About Estonian Horses
Estonian horses (also known as Estonian native, Estonian
Klepper, or natively Eesti hobune) are a relatively small horse. The Estonian
horse has influenced several Baltic horse breeds, including Tori horses. They
are strong and are resistant against sickness.
Estonian Horses are descended from the primitive forest
horses that lived in Northern Europe more than 5,000 years ago, and are
considered the progenitor of other breeds such as the North Swedish Horse and
the Dole Gudbrandsdal. They have retained its qualities and looks due to little
influence by other horse breeds. However, it is believed that they became mixed
with the now extinct Oland Horse, as large numbers of Oland Horses were
exported to Estonia at one point. Tests authorised by associations dedicated to
the Oland Horse have revealed that these two breeds have a genetically similar
They became popular throughout the Baltic countries for
their strength and suitability for farm work. Many were sold to Russians as
early as the 14th and 15th centuries. They were also imported to Sweden for
military use. Development of agriculture resulted in good working horses
becoming even more desirable, and many Estonian Horses were crossbred with
heavier draft horses to create stronger animals.

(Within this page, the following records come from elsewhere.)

File: flow/design.v
module split_1_3 (
    l0,
    r0, r1, r2,
    a0, a1, a2, a3
);
    input [7:0] l0;
    input [7:0] r0, r1, r2;
    output reg [7:0] a0, a1, a2, a3;
    always @(*) begin
        if (l0 >= r0) begin
            {a0, a1, a2, a3} = {l0, r0, r1, r2};
        end
        else begin
            a0 = r0;
            if (l0 >= r1)
                {a1, a2, a3} = {l0, r1, r2};
            else begin
                a1 = r1;
                {a2, a3} = (l0 >= r2)? {l0, r2} : {r2, l0};
            end
        end
    end
endmodule
module split_2_2 (
    l0, l1,
    r0, r1,
    a0, a1, a2, a3
);
    input [7:0] l0, l1;
    input [7:0] r0, r1;
    output reg [7:0] a0, a1, a2, a3;
    always @(*) begin
        if (l0 >= r0) begin
            a0 = l0;
            if (l1 >= r0)
                {a1, a2, a3} = {l1, r0, r1};
            else begin
                a1 = r0;
                {a2, a3} = (l1 >= r1)? {l1, r1} : {r1, l1};
            end
        end
        else begin
            a0 = r0;
            if (l0 >= r1) begin
                a1 = l0;
                {a2, a3} = (l1 >= r1)? {l1, r1} : {r1, l1};
            end
            else
                {a1, a2, a3} = {r1, l0, l1};
        end
    end
endmodule
==> /design/flow/design.v <==
module TETRIS (
	rst_n,
	clk,
	in_valid,
	tetrominoes,
	position,
	tetris_valid,
	score_valid,
	fail,
	score,
	tetris
);
input				rst_n, clk, in_valid;
input		[2:0]	tetrominoes;
input		[2:0]	position;
output reg			tetris_valid, score_valid, fail;
output reg	[3:0]	score;
output reg 	[71:0]	tetris;
integer i;
parameter read = 2'd0, read2 = 2'd1, compute = 2'd2;
reg [2:0] cs, ns;
reg [95:0] tetris_tmp;
reg [10:0] shift;
reg [11:0] score_t;
reg add_score;
wire [6:0] height [0:5];
reg [6:0] pos0, pos1, pos2, pos3;
reg [3:0] h0, h1, h2, h3;
reg [2:0] tetrominoes_tmp;
reg [2:0] position_tmp;
reg [3:0] _max_height;
reg [6:0] shape_pos0, shape_pos1, shape_pos2, shape_pos3;
reg [6:0] displace, posd0, posd1, posd2, posd3;
reg shift_condition;
reg [2:0] score_tmp;
reg [4:0] count;
reg fail_tmp;
always @(posedge clk or negedge rst_n) begin
    if (!rst_n)
        cs <= read;
    else
        cs <= ns;
end
always @(*) begin
    if (!rst_n)
        ns = read;
    else begin
        case (cs)
            read: begin
				ns = (in_valid && !fail)? read2 : read;
			end
			read2: ns = compute;
			compute: begin
				ns = (add_score)? compute : read;
			end
            default: ns = read;
        endcase
    end
end
always @(*) begin
	score_t[0] = &(tetris_tmp[5:0]);
	score_t[1] = &(tetris_tmp[11:6]);
	score_t[2] = &(tetris_tmp[17:12]);
	score_t[3] = &(tetris_tmp[23:18]);
	score_t[4] = &(tetris_tmp[29:24]);
	score_t[5] = &(tetris_tmp[35:30]);
	score_t[6] = &(tetris_tmp[41:36]);
	score_t[7] = &(tetris_tmp[47:42]);
	score_t[8] = &(tetris_tmp[53:48]);
	score_t[9] = &(tetris_tmp[59:54]);
	score_t[10] = &(tetris_tmp[65:60]);
	score_t[11] = &(tetris_tmp[71:66]);
end
assign add_score = |score_t;
always @(*) begin
	shift[0] = score_t[0];
	shift[1] = shift[0] || score_t[1];
	shift[2] = shift[1] || score_t[2];
	shift[3] = shift[2] || score_t[3];
	shift[4] = shift[3] || score_t[4];
	shift[5] = shift[4] || score_t[5];
	shift[6] = shift[5] || score_t[6];
	shift[7] = shift[6] || score_t[7];
	shift[8] = shift[7] || score_t[8];
	shift[9] = shift[8] || score_t[9];
	shift[10] = shift[9] || score_t[10];
	shift[11] = shift[10] || score_t[11];
end
assign height[0] = (tetris_tmp[66])? 4'd12 : (tetris_tmp[60])? 4'd11 : (tetris_tmp[54])? 4'd10 : (tetris_tmp[48])? 4'd9 :
				   (tetris_tmp[42])? 4'd8  : (tetris_tmp[36])? 4'd7  : (tetris_tmp[30])? 4'd6  : (tetris_tmp[24])? 4'd5 :
				   (tetris_tmp[18])? 4'd4  : (tetris_tmp[12])? 4'd3  : (tetris_tmp[6])? 4'd2  : (tetris_tmp[0])? 4'd1 : 4'd0;
assign height[1] = (tetris_tmp[67])? 4'd12 : (tetris_tmp[61])? 4'd11 : (tetris_tmp[55])? 4'd10 : (tetris_tmp[49])? 4'd9 :
				   (tetris_tmp[43])? 4'd8  : (tetris_tmp[37])? 4'd7  : (tetris_tmp[31])? 4'd6  : (tetris_tmp[25])? 4'd5 :
				   (tetris_tmp[19])? 4'd4  : (tetris_tmp[13])? 4'd3  : (tetris_tmp[7])? 4'd2  : (tetris_tmp[1])? 4'd1 : 4'd0;
assign height[2] = (tetris_tmp[68])? 4'd12 : (tetris_tmp[62])? 4'd11 : (tetris_tmp[56])? 4'd10 : (tetris_tmp[50])? 4'd9 :
				   (tetris_tmp[44])? 4'd8  : (tetris_tmp[38])? 4'd7  : (tetris_tmp[32])? 4'd6  : (tetris_tmp[26])? 4'd5 :
				   (tetris_tmp[20])? 4'd4  : (tetris_tmp[14])? 4'd3  : (tetris_tmp[8])? 4'd2  : (tetris_tmp[2])? 4'd1 : 4'd0;
assign height[3] = (tetris_tmp[69])? 4'd12 : (tetris_tmp[63])? 4'd11 : (tetris_tmp[57])? 4'd10 : (tetris_tmp[51])? 4'd9 :
				   (tetris_tmp[45])? 4'd8  : (tetris_tmp[39])? 4'd7  : (tetris_tmp[33])? 4'd6  : (tetris_tmp[27])? 4'd5 :
				   (tetris_tmp[21])? 4'd4  : (tetris_tmp[15])? 4'd3  : (tetris_tmp[9])? 4'd2  : (tetris_tmp[3])? 4'd1 : 4'd0;
assign height[4] = (tetris_tmp[70])? 4'd12 : (tetris_tmp[64])? 4'd11 : (tetris_tmp[58])? 4'd10 : (tetris_tmp[52])? 4'd9 :
				   (tetris_tmp[46])? 4'd8  : (tetris_tmp[40])? 4'd7  : (tetris_tmp[34])? 4'd6  : (tetris_tmp[28])? 4'd5 :
				   (tetris_tmp[22])? 4'd4  : (tetris_tmp[16])? 4'd3  : (tetris_tmp[10])? 4'd2  : (tetris_tmp[4])? 4'd1 : 4'd0;
assign height[5] = (tetris_tmp[71])? 4'd12 : (tetris_tmp[65])? 4'd11 : (tetris_tmp[59])? 4'd10 : (tetris_tmp[53])? 4'd9 :
				   (tetris_tmp[47])? 4'd8  : (tetris_tmp[41])? 4'd7  : (tetris_tmp[35])? 4'd6  : (tetris_tmp[29])? 4'd5 :
				   (tetris_tmp[23])? 4'd4  : (tetris_tmp[17])? 4'd3  : (tetris_tmp[11])? 4'd2  : (tetris_tmp[5])? 4'd1 : 4'd0;
reg [3:0] max_height, max1, max2;
reg [2:0] p0, p1, p2, p3;
reg [6:0] tetro_h, dis1, dis2, dis3;
always @(*) begin
	if (in_valid) begin
		p0 = position;
		p1 = position + ((position[2] && position[0])? 3'd0 : 3'd1);
		p2 = position + ((position[2])? 3'd0 : 3'd2);
		p3 = position + ((position >= 3'd3 )? 3'd0 : 3'd3);
		h0 = height[p0];
		h1 = height[p1];
		h2 = height[p2];
		h3 = height[p3];
	end
	else begin
		p0 = 0;
		p1 = 0;
		p2 = 0;
		p3 = 0;
		h0 = 0;
		h1 = 0;
		h2 = 0;
		h3 = 0;
	end
end
always @(*) begin
	if (in_valid) begin
		case (tetrominoes)
			3'd0: max_height = (h0 >= h1)? h0 : h1;
			3'd1: max_height = h0;
			3'd2: begin
				max1 = (h0 >= h1)? h0 : h1;
				max2 = (h2 >= h3)? h2 : h3;
				max_height = (max1 >= max2)? max1 : max2;
			end
			3'd3: begin
				max_height = (h1 >= h0)? h1 : (((h0 - h1) <= 4'd2)? h1 : h0 - 2);
			end
			3'd4: begin
				max1 = (h1 >= h2)? h1 : h2;
				max_height = (h0 >= max1)? h0 : (((max1 - h0) <= 4'd1)? h0 : max1 - 1);
			end
			3'd5: max_height = (h0 >= h1)? h0 : h1;
			3'd6: begin
				max_height = (h1 >= h0)? h1 : (((h0 - h1) <= 4'd1)? h1 : h0 - 1);
			end
			3'd7: begin
				max1 = (h0 >= h1)? h0 : h1;
				max_height = (max1 >= h2)? max1 : (((h2 - max1) <= 4'd1)? max1 : h2 - 1);
			end
			default: max_height = h0;
		endcase
	end
	else begin
		max_height = 0;
	end 
end
always @(*) begin
	tetro_h = {_max_height, 2'd0} + {_max_height, 1'd0};
end
always @(*) begin
	case (tetrominoes_tmp)
		3'd0: shape_pos0 = tetro_h + 3'd6;
		3'd1: shape_pos0 = tetro_h + 5'd18; 
		3'd2: shape_pos0 = tetro_h;
		3'd3, 3'd5, 3'd6: shape_pos0 = tetro_h + 4'd12;
		3'd4: shape_pos0 = tetro_h + 3'd6;
		3'd7: shape_pos0 = tetro_h + 3'd7;
		default: shape_pos0 = 7'd78;
	endcase
end
always @(*) begin
	case (tetrominoes_tmp)
		3'd0, 3'd4: shape_pos1 = tetro_h + 3'd7;
		3'd1: shape_pos1 = tetro_h + 4'd12;
		3'd2: shape_pos1 = tetro_h + 1'd1;
		3'd3: shape_pos1 = tetro_h + 4'd13;
		3'd5, 3'd6: shape_pos1 = tetro_h + 3'd6;
		3'd7: shape_pos1 = tetro_h + 4'd8;
		default: shape_pos1 = 7'd79;
	endcase
end
always @(*) begin
	case (tetrominoes_tmp)
		3'd0, 3'd5, 3'd7: shape_pos2 = tetro_h;
		3'd1: shape_pos2 = tetro_h + 3'd6;
		3'd2: shape_pos2 = tetro_h + 2'd2;
		3'd3, 3'd6: shape_pos2 = tetro_h + 3'd7;
		3'd4: shape_pos2 = tetro_h + 4'd8;
		default: shape_pos2 = 7'd72;
	endcase
end
always @(*) begin
	case (tetrominoes_tmp)
		3'd0, 3'd3, 3'd5, 3'd6, 3'd7: shape_pos3 = tetro_h + 1'd1;
		3'd1, 3'd4: shape_pos3 = tetro_h; 
		3'd2: shape_pos3 = tetro_h + 2'd3;
		default: shape_pos3 = 7'd73;
	endcase
end
always @(*) begin
	posd0 = pos0 + displace;
	posd1 = pos1 + displace;
	posd2 = pos2 + displace;
	posd3 = pos3 + displace;
end
assign score = (score_valid)? score_tmp : 4'd0;
assign tetris = (tetris_valid)? tetris_tmp[71:0] : 72'd0;
assign fail = (score_valid)? fail_tmp : 1'd0;
always @(posedge clk or negedge rst_n) begin
	if (!rst_n) begin
		tetris_tmp <= 96'd0;
		score_valid <= 1'd0;
		tetris_valid <= 1'd0;
		fail_tmp <= 0;
		pos0 <= 0;
		pos1 <= 0;
		pos2 <= 0;
		pos3 <= 0;
		displace <= 0;
		score_tmp <= 3'd0;
		count <= 5'd0;
		tetrominoes_tmp <= 3'd0;
	end
	else begin
		case (cs)
			read: begin
				score_valid <= 1'd0;
				tetris_valid <= 1'd0;
				if (fail_tmp || count == 5'd16) begin
					count <= 5'd0;
					score_tmp <= 3'd0;
					tetris_tmp[71:0] <= 72'd0;
				end
				if (in_valid && !fail) begin
					fail_tmp <= 1'd0;
					count <= count + 5'd1;
					_max_height <= max_height;
					tetrominoes_tmp <= tetrominoes;
					position_tmp <= position;
				end
			end
			read2: begin
				tetris_tmp[shape_pos0 + position_tmp] <= 1'd1;
				tetris_tmp[shape_pos1 + position_tmp] <= 1'd1;
				tetris_tmp[shape_pos2 + position_tmp] <= 1'd1;
				tetris_tmp[shape_pos3 + position_tmp] <= 1'd1;
			end
			compute: begin
				if (!add_score) begin
					score_valid <= 1'd1;
					tetris_valid <= 1'd1;
					fail_tmp <= |(tetris_tmp[95:72]);
					tetris_tmp[95:72] <= 24'd0;
				end
				else begin
					score_tmp <= score_tmp + 3'd1;
					tetris_tmp[5:0] <= (shift[0])? tetris_tmp[11:6] : tetris_tmp[5:0];
					tetris_tmp[11:6] <= (shift[1])? tetris_tmp[17:12] : tetris_tmp[11:6];
					tetris_tmp[17:12] <= (shift[2])? tetris_tmp[23:18] : tetris_tmp[17:12];
					tetris_tmp[23:18] <= (shift[3])? tetris_tmp[29:24] : tetris_tmp[23:18];
					tetris_tmp[29:24] <= (shift[4])? tetris_tmp[35:30] : tetris_tmp[29:24];
					tetris_tmp[35:30] <= (shift[5])? tetris_tmp[41:36] : tetris_tmp[35:30];
					tetris_tmp[41:36] <= (shift[6])? tetris_tmp[47:42] : tetris_tmp[41:36];
					tetris_tmp[47:42] <= (shift[7])? tetris_tmp[53:48] : tetris_tmp[47:42];
					tetris_tmp[53:48] <= (shift[8])? tetris_tmp[59:54] : tetris_tmp[53:48];
					tetris_tmp[59:54] <= (shift[9])? tetris_tmp[65:60] : tetris_tmp[59:54];
					tetris_tmp[65:60] <= (shift[10])? tetris_tmp[71:66] : tetris_tmp[65:60];
					tetris_tmp[71:66] <= tetris_tmp[77:72];
					tetris_tmp[77:72] <= tetris_tmp[83:78];
					tetris_tmp[83:78] <= tetris_tmp[89:84];
					tetris_tmp[89:84] <= tetris_tmp[95:90];
					tetris_tmp[95:90] <= 6'd0;
				end
			end
			default: score_valid <= 1'd0;
		endcase
	end
end
endmodule
==> /design/flow/run.sh <==
#!/bin/bash
# OpenROAD 26Q1-2900-gdf79404cd8, Yosys 0.63+post, stock flow scripts
make -C /OpenROAD-flow-scripts/flow DESIGN_CONFIG=/design/flow/config.mk WORK_HOME=/design/flow/orfs finish
==> /design/flow/config.mk <==
export PLATFORM = sky130hd
export DESIGN_NAME = TETRIS
export DESIGN_NICKNAME = TETRIS
export VERILOG_FILES = /design/flow/design.v
export SDC_FILE = /design/flow/constraint.sdc
export NUM_CORES = 4
export LEC_CHECK = 1
export CORE_UTILIZATION = 40
==> /design/flow/constraint.sdc <==
current_design TETRIS

set clk_period 11.4
set clk_io_pct 0.2

create_clock -name clk0 -period $clk_period [get_ports {clk}]

set non_clock_inputs [all_inputs -no_clocks]
set_input_delay [expr $clk_period * $clk_io_pct] -clock clk0 $non_clock_inputs
set_output_delay [expr $clk_period * $clk_io_pct] -clock clk0 [all_outputs]
==> reports/results.tsv <==
metric	value	unit
tightest_slew	1.047	ns
worstHoldStart	count[4]	
synth.avg_cell_area	7.066	um2
finalSetupTns	0	ns
cp_common_cell	inv_1	
first_global_vias	19730	
setup_viol	0	
num-fill-cells	4228	
r2r_setup_slack	3.56	ns
grt.total_usage	44.76	%
gp_congestion	1.106	
max_freq	102.3	MHz
edf_count	7	
status	finished clean	
drv_slew	0	
flop_cell	dfrtp_1	
cts_sinks	120	
synth_top_cell_by_area	dfrtp_1	
worstPathArrival	9.94	ns
hold_path_end	count[4]	
vias	21100	
ys_cells	2429	
warnings	41	
crit_fanout	15	
clkTransAtPathRegs	0.06	ns
final_antenna_net_count	0	
clk_latency	0.45	ns
post-dp-hpwl	72460	um
fin_area	19110	um2
post-place-cells	2953	
whs_path_depth	2	
worstSetupPathType	in2reg	
fin_cells	2987	
finalCriticalPeriod	9.771	ns
syn_inst	2429	
p_total	5315	uW
ys_warn_count	7	
hold_buffers	0	
clock_skew	0.01587	ns
top_area_share	16.33	%
grt_max_degree	76	
fin_crit_sh	85.71	%
die_area	43740	um2
hp-class	reg2reg	
cellPowerDensity	278.1	nW/um2
cts_buffer_depth	2	
drc	0	
die_w	209.1	um
cts_tree	done	
cts_root_buf	clkbuf_16	
hold_violations	0	
synth_area	17160	um2
wl_per_cell	32.23	um
asyncSetResetFlopFracSynth	94.17	%
h-tree-depth	4	
pwr-share-comb	76.0	%
yosysSeqAreaShare	17.71	%
maxCapViolCount	0	
routed_via_density	7.065	
post_cts_buffers	0	
max_stage_delay	0.54	ns
syn_to_final_growth	11.34	%
p_switching	3352	uW
ctsResizeCount	0	
r2r-end	_max_height[3]	
synth_flops	120	
cts-buffers-inserted	17	
maxSlewHeadroom	29.64	%
grt_pass1_wl	138400	um
p_leak	0.007147	uW
worst_setup_path_start_kind	input pin	
drt_iter0_drc	3108	
antenna_found_initial	3	
fp-utilization	40.74	%
p_int	1963	uW
placementRows	75	
synth.distinct_cells	115	
core-area	42130	um2
worstPathRequired	11.57	ns
numPortBuffers	86	
dpl_cell_area	18530	um2
ios	88	
slowest_stage	o311ai_0	
die_y	209.1	um
grt_overflow	0	
endpoint_kind	flop	
ys_area	17160	um2
clockPowerShare	10.4	%
synthTopCellsByArea	dfrtp_1 (16%), a21oi_1 (6.4%), nor2_1 (5.9%), nand2_1 (5.8%), ha_1 (5.0%)	
r2r_start	tetris_tmp[28]	
drt-total-wl	96280	um
layout-drive-gt1-share	8.013	%
first_pass_iters	9	
rsz0062_at_grt	false	
worstRegToRegCells	25	
power_frac_seq	13.7	%
peakVddDrop	417.7	uV
p_sw_share	63.07	%
## power groups by stage
stage     Sequential (uW)  Clock (uW)  Combinational [uW]
6_report              726         551                4040
5_1_grt               724         569                4200
4_1_cts               704         553                3850
## how the worst max path moves through the flow
stage,startpoint,to,slack (ns),depth (start not counted)
after CTS,position[2],_max_height[3],1.67,30
final,position[2],_max_height[3],1.63,30
after global routing,position[2],_max_height[3],0.99,30
## through the flow
step / setup slack [ns] / utilization, % / hold slack [ns]
2_1_floorplan: 2.378 / - / 0.4742
3_3_place_gp: 1.222 / 43.98 / 0.5121
3_5_place_dp: 1.243 / 43.98 / 0.5211
4_1_cts: 1.671 / 45.34 / 0.5404
5_1_grt: 0.9928 / 45.34 / 0.5790
6_report: 1.629 / 45.35 / 0.5418
## state kept, by name, summed over array words and instances (netlist names)
name,count
count,5
tetris_tmp,96
_max_height,4
tetrominoes_tmp,3
cs,3
score_valid,1
score_tmp,3
fail_tmp,1
position_tmp,3
tetris_valid,1
## cell usage in the layout (no fill, tap or decap), drive strengths merged, types with 11 or more instances in the layout
master,count
a211o,18
a211oi,20
a21boi,12
a21o,23
a21oi,222
a221oi,63
a222oi,23
a22oi,26
a31oi,64
a32oi,13
a41oi,11
and2,100
and3,18
buf,88
clkbuf,19
clkdlybuf4s50,85
dfrtp,112
ha,69
inv,85
mux2,11
mux2i,34
nand2,268
nand2b,33
nand3,100
nand4,34
nor2,269
nor2b,18
nor3,58
nor4,34
o211ai,34
o21a,22
o21ai,132
o221ai,12
o22ai,11
o311ai,16
o31ai,16
or2,21
or4,14
xnor2,54
xor2,20
## kinds of logic after synthesis
group | count (synthesis) | share of synthesized area, %
flip-flops | 120 | 17.71
AND/OR/NAND/NOR | 1005 | 28.42
other | 1 | 0.02185
multiplexers | 51 | 3.587
adder cells (fa/ha/maj) | 78 | 6.080
buffers and inverters | 271 | 6.736
AND-OR/OR-AND | 825 | 32.93
XOR/XNOR | 78 | 4.520
## worst max-delay path: cells and delay by family
kind                       cells  cell delay (ns)
AOI/OAI and AO/OA              8             2.08
xor gates and xnor gates       2             0.61
adders and majority gates      5             1.69
buffers and inverters          6             1.09
muxes                          2             0.56
and+or+nand+nor                7             1.63
## cell usage after synthesis, types with 34 or more instances
library cell,number
a21oi_1,221
a221oi_1,62
a31oi_1,64
and2_1,96
buf_2,37
clkbuf_1,127
dfrtp_1,112
ha_1,69
inv_1,79
nand2_1,267
nand3_1,100
nand4_1,34
nor2_1,268
nor3_1,57
o21ai_0,108
xnor2_1,49
## metal layers
layer	routed length (um)	vias up	track usage, %	share of wire, %
met2	40520	1605	64.28	42
met5	107	-	1.446	0.11
met4	6426	4	23.96	6.7
li1	-	9110	-	-
met3	12340	353	15.75	13
met1	36890	10030	59.33	38
## final cells by class
| cell class | count | area [um2] | area share (%) |
|---|---|---|---|
| multi-input combinational | 2038 | 12990 | 67.96 |
| sequential | 120 | 3044 | 15.93 |
| timing repair buffer | 173 | 1511 | 7.909 |
| tap | 539 | 674.4 | 3.529 |
| clock buffer | 19 | 452.9 | 2.370 |
| inverter | 83 | 314.1 | 1.643 |
| clock inverter | 13 | 120.1 | 0.6286 |
| antenna | 2 | 5.005 | 0.02619 |
Power and IR drop assume default switching activity.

The first documents concerning attempts to improve the
Estonian Horse are from the founding of the Tori stud in 1856. The breed was
then crossbred with lighter working horse and riding horse breeds. The best
offspring resulting from these attempts became the foundation of the Tori
horse. One of the most successful sires, Vansikasa, was foaled at the stud. He
became well known for his exceptional strength, pulling skill and
indomitability, and one of his daughters was the founding mare of the Tori
Horse. Even the Vyatka horse was influenced by the Estonian Horse.
After the First World War a breeding program was created to
help preserve the breed whose numbers had fallen quite a lot during the war.
"Estonian Native Horse Breeders Society" and an Estonian Horse
studbook were founded in 1921. By 1937, only 13 stallions had been used, and
the Estonian horse was becoming inbred due to the scarcity of strains. This led
to horses reaching maturity later, and slowed down the development of the
breed. With the mechanization of transport and agriculture, horses became obsolete
and the breed nearly died out, excluding the islands of Saaremaa and Hiiumaa.
With a few animals left on the mainland, the breed was eventually revived with
the help of a new breeding program, and the breed's population has now reached
circa 1000 animals in Estonia. The breed has recently been crossbred with
Finnhorses to enhance its size, but it should be noted that both of these
breeds are descended from the Forest Horse.
In 1992 the association started anew after having been down
for the 1980s. In 2000, an association was founded to preserve the breed. In
2005, 25 animals of the breed were imported to Sweden to recreate the
genetically closely related, extinct Oland Horse. The new Öland horse is not
called that, however, but the "Estonian Bush Pony".
They are rather small, measuring 14.3 hands (59 inches, 150
cm) at the withers. It is strong, yet not heavily built. The most common
colors are black, bay, chestnut, and grey.The breed is a tireless and
powerful puller, and is well suited to agricultural work with its easy
temperament. This has contributed for the breed's use as a children's riding
horse, a major reason for why the breed was able to survive.
Most breeders let their herds live under natural pasture
conditions except during wintertime, and the breed lives well on forage alone.
This has made the breed healthy and durable with hard feet. Their appearance is
not exceptional. The head is small with straight profile and primitive facial
features. The breed is willing and easy to handle, inexpensive to keep, and
often long-lived. The breed is nowadays used for tourist rides. Finland has a
breed association for the Estonian Horse.